The agreement between the physicians increased significantly when AI advice was available, measured as an increase in mean Kappa values from 0.51 (range 0.25–0.80) without AI advice to 0.61 (range 0.19–0.94) with AI advice (p = 0.005) (Fig. 2).

Fig. 2.

Fig. 2

Box-plot showing Kappa values without/with artificial intelligence (AI) for the paired readers regarding the interpretations of focal uptake

AI-Assisted Evaluation

Fourteen of the 48 cases were classified as having focal skeleton/bone marrow uptake by the AI-based method, while the majority of physicians (> 5 physicians of the totally 10) classified 7/48 as positive without AI advice, indicating that the AI-based method was adjusted towards high sensitivity to warn for suspicious uptake [2]. The high positive rate of the AI-based method did not influence the physicians to classify more cases as positive (92/480 positive classifications without the AI advice (10 physicians interpreting 48 cases = 480 classifications) versus 96/480 with the AI advice). All 7 cases classified as positive by the majority of physicians were identified as positive by the AI-based method.
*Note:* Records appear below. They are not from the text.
--- src/rtl/rrts_ctrl.sv ---
`timescale 1ns / 1ps
// ----------------------------------------------------------------------------
// rrts_ctrl
// Sequencer: steps one event through dispatch, slot or create scan, switch and output.
// ----------------------------------------------------------------------------
module rrts_ctrl (
  input  logic                 clk_i,
  input  logic                 rst_ni,
  input  logic                 in_valid_i,
  output logic                 in_stall_o,
  output logic                 out_valid_o,
  input  logic                 out_stall_i,
  input  rrts_pkg::dp_status_t status_i,
  output rrts_pkg::dp_cmd_t    cmd_o
);
  import rrts_pkg::*;

  typedef enum logic [3:0] {
    S_IDLE,
    S_DISPATCH,
    S_SCAN,
    S_CHK,
    S_DECIDE,
    S_SWOLD,
    S_SWNEW,
    S_CSCAN,
    S_OUT
  } state_e;

  state_e state_q, state_d;
  logic   stall_q, stall_d;
  logic   ovalid_q, ovalid_d;

  always_comb begin
    state_d    = state_q;
    stall_d    = stall_q;
    ovalid_d   = ovalid_q;
    cmd_o.op   = OP_NONE;
    cmd_o.addr = A_CUR;
    cmd_o.park = 1'b0;
    case (state_q)
      S_IDLE: begin
        if (in_valid_i) begin
          cmd_o.op = OP_CAPTURE;
          stall_d  = 1'b1;
          state_d  = S_DISPATCH;
        end
      end
      S_DISPATCH: begin
        cmd_o.addr = (status_i.req == REQ_WAKE) ? A_TGT : A_CUR;
        state_d    = S_OUT;
        if (!status_i.halted) begin
          case (status_i.req)
            REQ_TICK: begin
              if (!status_i.ql_zero) begin
                cmd_o.op = OP_QL_DEC;
              end else begin
                cmd_o.op = OP_QL_RELOAD;
                state_d  = S_SCAN;
              end
            end
            REQ_YIELD: begin
              cmd_o.op = OP_SCAN_INIT;
              state_d  = S_SCAN;
            end
            REQ_BLOCK: begin
              if (status_i.rd_wake) begin
                cmd_o.op = OP_CONSUME;
              end else begin
                cmd_o.op = OP_BLOCK_CUR;
                state_d  = S_SCAN;
              end
            end
            REQ_WAKE: begin
              if (status_i.tgt_ok) begin
                cmd_o.op = OP_WAKE;
              end
            end
            REQ_EXIT: begin
              cmd_o.op = OP_EXIT_CUR;
              state_d  = S_SCAN;
            end
            REQ_CREATE: begin
              cmd_o.op = OP_CSCAN_INIT;
              state_d  = S_CSCAN;
            end
            default: begin
              cmd_o.op = OP_NONE;
            end
          endcase
        end
      end
      S_SCAN: begin
        cmd_o.addr = A_PTR;
        cmd_o.op   = OP_SCAN_STEP;
        if (status_i.rd_st == ST_READY) begin
          state_d = S_DECIDE;
        end else if (status_i.scan_last) begin
          state_d = S_CHK;
        end
      end
      S_CHK: begin
        cmd_o.op = OP_CHK_CUR;
        state_d  = S_DECIDE;
      end
      S_DECIDE: begin
        state_d = S_OUT;
        case (status_i.req)
          REQ_BLOCK: begin
            if (status_i.found) begin
              state_d = S_SWOLD;
            end else begin
              cmd_o.op = OP_UNBLOCK_CUR;
            end
          end
          REQ_EXIT: begin
            if (status_i.found) begin
              state_d = S_SWOLD;
            end else begin
              cmd_o.op = OP_HALT;
            end
          end
          default: begin
            if (status_i.found && !status_i.nx_is_cur) begin
              state_d = S_SWOLD;
            end
          end
        endcase
      end
      S_SWOLD: begin
        cmd_o.op   = OP_SWITCH_OLD;
        cmd_o.park = (status_i.req == REQ_BLOCK);
        state_d    = S_SWNEW;
      end
      S_SWNEW: begin
        cmd_o.addr = A_NX;
        cmd_o.op   = OP_SWITCH_NEW;
        state_d    = S_OUT;
      end
      S_CSCAN: begin
        cmd_o.addr = A_PTR;
        cmd_o.op   = OP_CSCAN_STEP;
        if (status_i.rd_st == ST_UNUSED || status_i.ptr_last) begin
          state_d = S_OUT;
        end
      end
      S_OUT: begin
        if (!out_stall_i) begin
          state_d  = S_IDLE;
          stall_d  = 1'b0;
          ovalid_d = 1'b0;
        end
      end
      default: begin
        state_d  = S_IDLE;
        stall_d  = 1'b0;
        ovalid_d = 1'b0;
      end
    endcase
    if (state_d == S_OUT && state_q != S_OUT) begin
      ovalid_d = 1'b1;
    end
  end

  always_ff @(posedge clk_i or negedge rst_ni) begin
    if (!rst_ni) begin
      state_q  <= S_IDLE;
      stall_q  <= 1'b0;
      ovalid_q <= 1'b0;
    end else begin
      state_q  <= state_d;
      stall_q  <= stall_d;
      ovalid_q <= ovalid_d;
    end
  end

  assign in_stall_o  = stall_q;
  assign out_valid_o = ovalid_q;

endmodule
In total, the majority of the physicians agreed with the AI-based method in 40 (83%) of the 48 cases. An example is shown in Fig. 1.

Diffuse Bone Marrow Uptake

Physician vs Physician Without/with AI Advice

The agreement between the physicians regarding diffuse BMU did not change significantly when AI SUVindex was made available. The mean Kappa values of the pairwise comparisons between the physicians were 0.41 (range 0.03–0.68) without AI SUVindex and 0.44 (range 0.11–0.91) with AI SUVindex (p = 0.79).

AI-Assisted Evaluation

The automatic AI calculations of SUVindex indicated that 32 of the totally 48 cases had an index > 1.0 (high diffuse BMU), while the majority of the physicians (> 5 physicians of the totally 10) classified 17 patients as having high diffuse BMU with AI advice. Figure 3 shows the physicians’ majority classifications of diffuse BMU without and with AI advice.

Fig. 3.

Fig. 3

SUV index: (spine marrow uptake/liver) as calculated by the artificial intelligence–based method (AI) compared with the physicians’ majority classifications of diffuse bone marrow uptake (BMU)

In 9 (28%) of the 32 cases, most physicians (> 5 physicians of the totally 10) classified them as having low diffuse BMU, despite that the automated AI advice suggested high diffuse BMU (i.e., an SUVindex ranging between 1.1 and 1.3). Quality control was performed by manual region of interest index calculations (L3/L4 vertebrae SUVmedian/liver SUVmedian) showing an SUVindex ranging between 1.1 and 1.4, i.e., diffuse BMU slightly above the index of 1.0 [2]. The regions L3/L4 and the upper right part of the liver were chosen regarding to the recommendations by [1].

Discussion

Our results showed that it is possible to increase agreement between physicians with various levels of experience working at different hospitals by using an AI-based method that highlights suspicious focal skeleton/bone marrow uptake in HL patients staged with [18F]FDG PET/CT. The physicians’ agreement regarding focal uptake changed significantly (p = 0.005) from being moderate (K = 0.51) without using the AI-based method to substantial (K = 0.61) using the software in the classification of the same 48 cases, interpreted twice with 6 months apart (Fig. 2). Machine-based detection is being developed in a variety of medical fields for the purpose of highlighting suspicious pathological findings, reducing the amount of time spent for segmentation of for example total lesion volume and for increasing agreement among colleagues [711]. To our knowledge, no AI-based method has yet been presented for the detection of focal skeleton/bone marrow uptake in HL patients, thus making it difficult to directly compare with other studies.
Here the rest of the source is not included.